WASHINGTON, D.C. –Lawmakers with the federal government in the U.S. are hard at work, or so they like to claim, putting together legislation to fund road and bridge building and repair projects. While roads and bridges are important in themselves, the legislation is starting to hit every aspect of your industry; it’s as expansive as it is expensive. Whether or not you pull in the U.S., this massive legislative exercise will have an affect on the way you do business. As goes the American transportation industry, so goes ours.
These elected members of both the House and Senate, of which there are 435 and 100 voting, respectively, are working to beat an end of the month deadline before current highway funding expires, including figuring out where the money will come from and if they will pass a short-term funding patch or a longer one covering several years.
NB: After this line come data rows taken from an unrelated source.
===== src/rtl/core/gaussian_blur_3x3_stream_macros.svh =====
// assertion macros shared by the blur core
`ifndef GAUSSIAN_BLUR_3X3_STREAM_MACROS_SVH
`define GAUSSIAN_BLUR_3X3_STREAM_MACROS_SVH

// same-cycle implication, sampled on clk_i, quiet in reset
`define GB3_ASSERT_NOW(lbl, ante, cons, msg) \
  lbl: assert property (@(posedge clk_i) disable iff (!rst_ni) (ante) |-> (cons)) \
    else $error(msg);

// next-cycle implication
`define GB3_ASSERT_NEXT(lbl, ante, cons, msg) \
  lbl: assert property (@(posedge clk_i) disable iff (!rst_ni) (ante) |=> (cons)) \
    else $error(msg);

`endif


===== src/rtl/core/gb3_pkg.sv =====
// shared types and constants of the 3x3 blur core
`timescale 1ns / 1ps
package gb3_pkg;

  localparam int PIXEL_W        = 8;
  localparam int FRAME_WIDTH_W  = 12;
  localparam int FRAME_HEIGHT_W = 13;
  localparam int CFG_DATA_W     = 13;
  localparam int CFG_IDX_W      = 1;
  localparam int SUM_W          = 12;

  localparam int DEF_MAX_WIDTH  = 2048;
  localparam int DEF_MAX_HEIGHT = 4096;
  localparam int MIN_SIZE       = 3;

  localparam logic [FRAME_WIDTH_W-1:0]  RESET_WIDTH  = 12'd640;
  localparam logic [FRAME_HEIGHT_W-1:0] RESET_HEIGHT = 13'd480;

  typedef enum logic [CFG_IDX_W-1:0] {
    REG_FRAME_WIDTH  = 1'b0,
    REG_FRAME_HEIGHT = 1'b1
  } cfg_reg_e;

  // position flags of one word, settled when it is taken
  typedef struct packed {
    logic emit;
    logic frame_end;
  } pos_t;

endpackage


===== src/rtl/core/gb3_window.sv =====
// held word, 3x3 window registers, kernel sum and result register
`timescale 1ns / 1ps
module gb3_window #(
  parameter int CW = $clog2(gb3_pkg::DEF_MAX_WIDTH)
) (
  input  logic                        clk_i,
  input  logic                        rst_ni,
  input  logic                        accept_i,
  input  logic [gb3_pkg::PIXEL_W-1:0] pixel_i,
  input  logic [CW-1:0]               col_i,
  input  gb3_pkg::pos_t               pos_i,
  input  logic [gb3_pkg::PIXEL_W-1:0] top_i,
  input  logic [gb3_pkg::PIXEL_W-1:0] mid_i,
  output logic                        busy_o,
  output logic                        held_o,
  output logic                        we_o,
  output logic [CW-1:0]               waddr_o,
  output logic [gb3_pkg::PIXEL_W-1:0] upper_wdata_o,
  output logic [gb3_pkg::PIXEL_W-1:0] middle_wdata_o,
  output logic                        out_valid_o,
  input  logic                        out_stall_i,
  output logic [gb3_pkg::PIXEL_W-1:0] blurred_pixel_o,
  output logic                        frame_done_o
);
  import gb3_pkg::*;

  logic               held_q;
  logic [PIXEL_W-1:0] pix_q;
  logic [CW-1:0]      col_q;
  pos_t               pos_q;
  logic [PIXEL_W-1:0] win_q [6];
  logic               out_valid_q;
  logic [PIXEL_W-1:0] blur_q;
  logic               done_q;
  logic               out_free, advance;
  logic [SUM_W-1:0]   sum;

  assign out_free = !out_valid_q || !out_stall_i;
  assign advance  = held_q && (!pos_q.emit || out_free);
  assign busy_o   = held_q && !advance;
  assign held_o   = held_q;

  // read data of the line stores belongs to the held word
  assign we_o           = advance;
  assign waddr_o        = col_q;
  assign upper_wdata_o  = mid_i;
  assign middle_wdata_o = pix_q;

  // 1 2 1 / 2 4 2 / 1 2 1, columns c-2 (win 3..5), c-1 (win 0..2), c (top, mid, pixel)
  assign sum = SUM_W'(win_q[3]) + (SUM_W'(win_q[0]) << 1) + SUM_W'(top_i)
             + (SUM_W'(win_q[4]) << 1) + (SUM_W'(win_q[1]) << 2) + (SUM_W'(mid_i) << 1)
             + SUM_W'(win_q[5]) + (SUM_W'(win_q[2]) << 1) + SUM_W'(pix_q);

  always_ff @(posedge clk_i or negedge rst_ni) begin
    if (!rst_ni) begin
      held_q <= 1'b0;
    end else if (accept_i) begin
      held_q <= 1'b1;
    end else if (advance) begin
      held_q <= 1'b0;
    end
  end

  always_ff @(posedge clk_i) begin
    if (accept_i) begin
      pix_q <= pixel_i;
      col_q <= col_i;
      pos_q <= pos_i;
    end
  end

  always_ff @(posedge clk_i or negedge rst_ni) begin
    if (!rst_ni) begin
      for (int i = 0; i < 6; i++) begin
        win_q[i] <= '0;
      end
    end else if (advance) begin
      win_q[3] <= win_q[0];
      win_q[4] <= win_q[1];
      win_q[5] <= win_q[2];
      win_q[0] <= top_i;
      win_q[1] <= mid_i;
      win_q[2] <= pix_q;
    end
  end

  always_ff @(posedge clk_i or negedge rst_ni) begin
    if (!rst_ni) begin
      out_valid_q <= 1'b0;
    end else if (advance && pos_q.emit) begin
      out_valid_q <= 1'b1;
    end else if (!out_stall_i) begin
      out_valid_q <= 1'b0;
    end
  end

  always_ff @(posedge clk_i) begin
    if (advance && pos_q.emit) begin
      blur_q <= sum[SUM_W-1:SUM_W-PIXEL_W];
      done_q <= pos_q.frame_end;
    end
  end

  assign out_valid_o     = out_valid_q;
  assign blurred_pixel_o = blur_q;
  assign frame_done_o    = done_q;

endmodule


===== config.mk =====
export PLATFORM = sky130hd
export DESIGN_NAME = gb3_window
export DESIGN_NICKNAME = d
export VERILOG_FILES = /design/src/rtl/core/gaussian_blur_3x3_stream_macros.svh /design/src/rtl/core/gb3_pkg.sv /design/src/rtl/core/gb3_window.sv
export SDC_FILE = /design/constraint.sdc
export NUM_CORES = 1
export LEC_CHECK = 0
export ABC_AREA = 1
export BUFFER_PORTS_ARGS = -buffer_cell sky130_fd_sc_hd__buf_2
export CAP_MARGIN = 20
export CORE_UTILIZATION = 40
export CTS_CLUSTER_SIZE = 20
export DETAILED_ROUTE_END_ITERATION = 12
export PLACE_DENSITY_LB_ADDON = 0.08
export SYNTH_ARGS = -nofsm -noshare
export SYNTH_HDL_FRONTEND = slang
export SYNTH_SLANG_ARGS = --single-unit

===== constraint.sdc =====
create_clock -name clk_i -period 7.09 [get_ports clk_i]
set_clock_uncertainty 0.05 [all_clocks]
set_input_delay 2.127 -clock clk_i [delete_from_list [all_inputs] [get_ports clk_i]]
set_output_delay 2.127 -clock clk_i [all_outputs]
set_load 0.02 [all_outputs]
While the issued is far from settled, it is clear trucking interests and issues are getting some attention from Congress, with lawmakers offering up proposals that include everything but the kitchen sink.
One of the biggest plans, and some say the most controversial, would lower minimum age for interstate truck drivers, those that can travel beyond the boundary of one state, from 21 to 18 under a pilot program.
Supporters say it’s needed to help the U.S. deal with its own “driver shortage” problem. More importantly, current rules can keep someone aged 18 to 20 from driving just a few short miles from one state to another, but can drive hundreds of miles within large U.S. states such as Texas and California.
Critics point out that this is too young to send people across the country with potentially hundreds of thousand of dollars in trucking equipment and freight, and it’s a move by big trucking companies looking for inexperienced and cheap labor.
Also on the driver front, there is a separate plan to change how mandatory and random testing of truckers for illegal drugs is performed. No longer would it be just limited to urine specimens, but the plan calls for hair samples.
Proponents say using hair, from darned near anywhere on the body, is a more reliable method of testing and is nearly impossible to mask like urine testing
It’s not needed say critics, including some in trucking, who say the use of illegal drugs in the U.S. trucking industry is at or near an all time low.
There’s also action when it comes to the rules and regulations of trucking.
One plan offered up calls for reforming the main regulatory agency for trucking in the U.S., the Federal Motor Carrier Safety Administration (FMCSA).
It would require the agency to analyze its chief truck safety program, Compliance, Safety and Accountability (CSA).
Since its rollout several years ago, trucking groups that can never agree on the price of a free cup of coffee, have nearly been united in blasting the program, saying it makes safe carriers look bad and is inaccurate.
The proposal would also remove some safety scores from the publically accessible website for CSA, which can be used to gauge how well or poorly a trucking company is performing, while also calling for rewarding carriers within CSA if they voluntarily adopt safety technologies or programs.
There is also a move to force FMCSA to study whether its scores for fleets under CSA can be used to accurately predict carriers’ crash risk and whether the system provides similar enforcement benefits for large and small motor carriers.
It also would require FMCSA to remove data alerts, scores, and percentiles regarding safety performance from public view in CSA, until a report and corrective action plan have been published, and recommendations completed. Also it would require development of a review program to remove accident data from the CSA system when the motor carrier was not at fault.
Even technology and trucking equipment is in the mix, with a plan to change regulations on where items can be placed on the front windshield of a truck, allowing the mounting of safety devices, such as forward- and driver-facing cameras, to windshields.
An even bigger proposal in this arena would keep glider kits for heavy-duty and medium-duty trucks exempt from the next round of the U.S. government’s planned greenhouse gas emissions regulations, which Canada earlier indicated it would follow.
The author of the legislation, who just happens to have glider kit supplier in their area, offered up the measure due to indications that they will be covered in the next round of new greenhouse gas emissions rules.
Not surprisingly, money is also in the mix, with a plan to would entirely do away with paying most truckers by the mile. The proposal would require trucking employers to pay drivers for all hours worked but the legislation also has another part.
It would increase the minimum amount of liability insurance trucking companies operating in the U.S. must carry form the current US$750,000 level to US$1.5 million and tie the latter number to the country’s annual inflation rate.
Last year, the FMCSA began work on changing this current regulation, but it has yet to be finalized.
There are also efforts to force or speed up some regulatory measures that FMCSA has either started work on or has indicated it will address, including a mandate for speed limiters on new trucks and to require trucks to have collision avoidance technology.
The U.S. National Transportation Safety Board is already calling for the latter, but it can only make recommendations, it has no power to force rules.
How much of any of this will get lawmakers’ final approval is anyone’s guess.
With it being years since Congress passed a long-term highway funding package, instead, just kicking the can down the road many times and for just a short period, whatever trucking legislation emerges for President Obama to sign into law will be lucky to have not been tossed down the kitchen drain.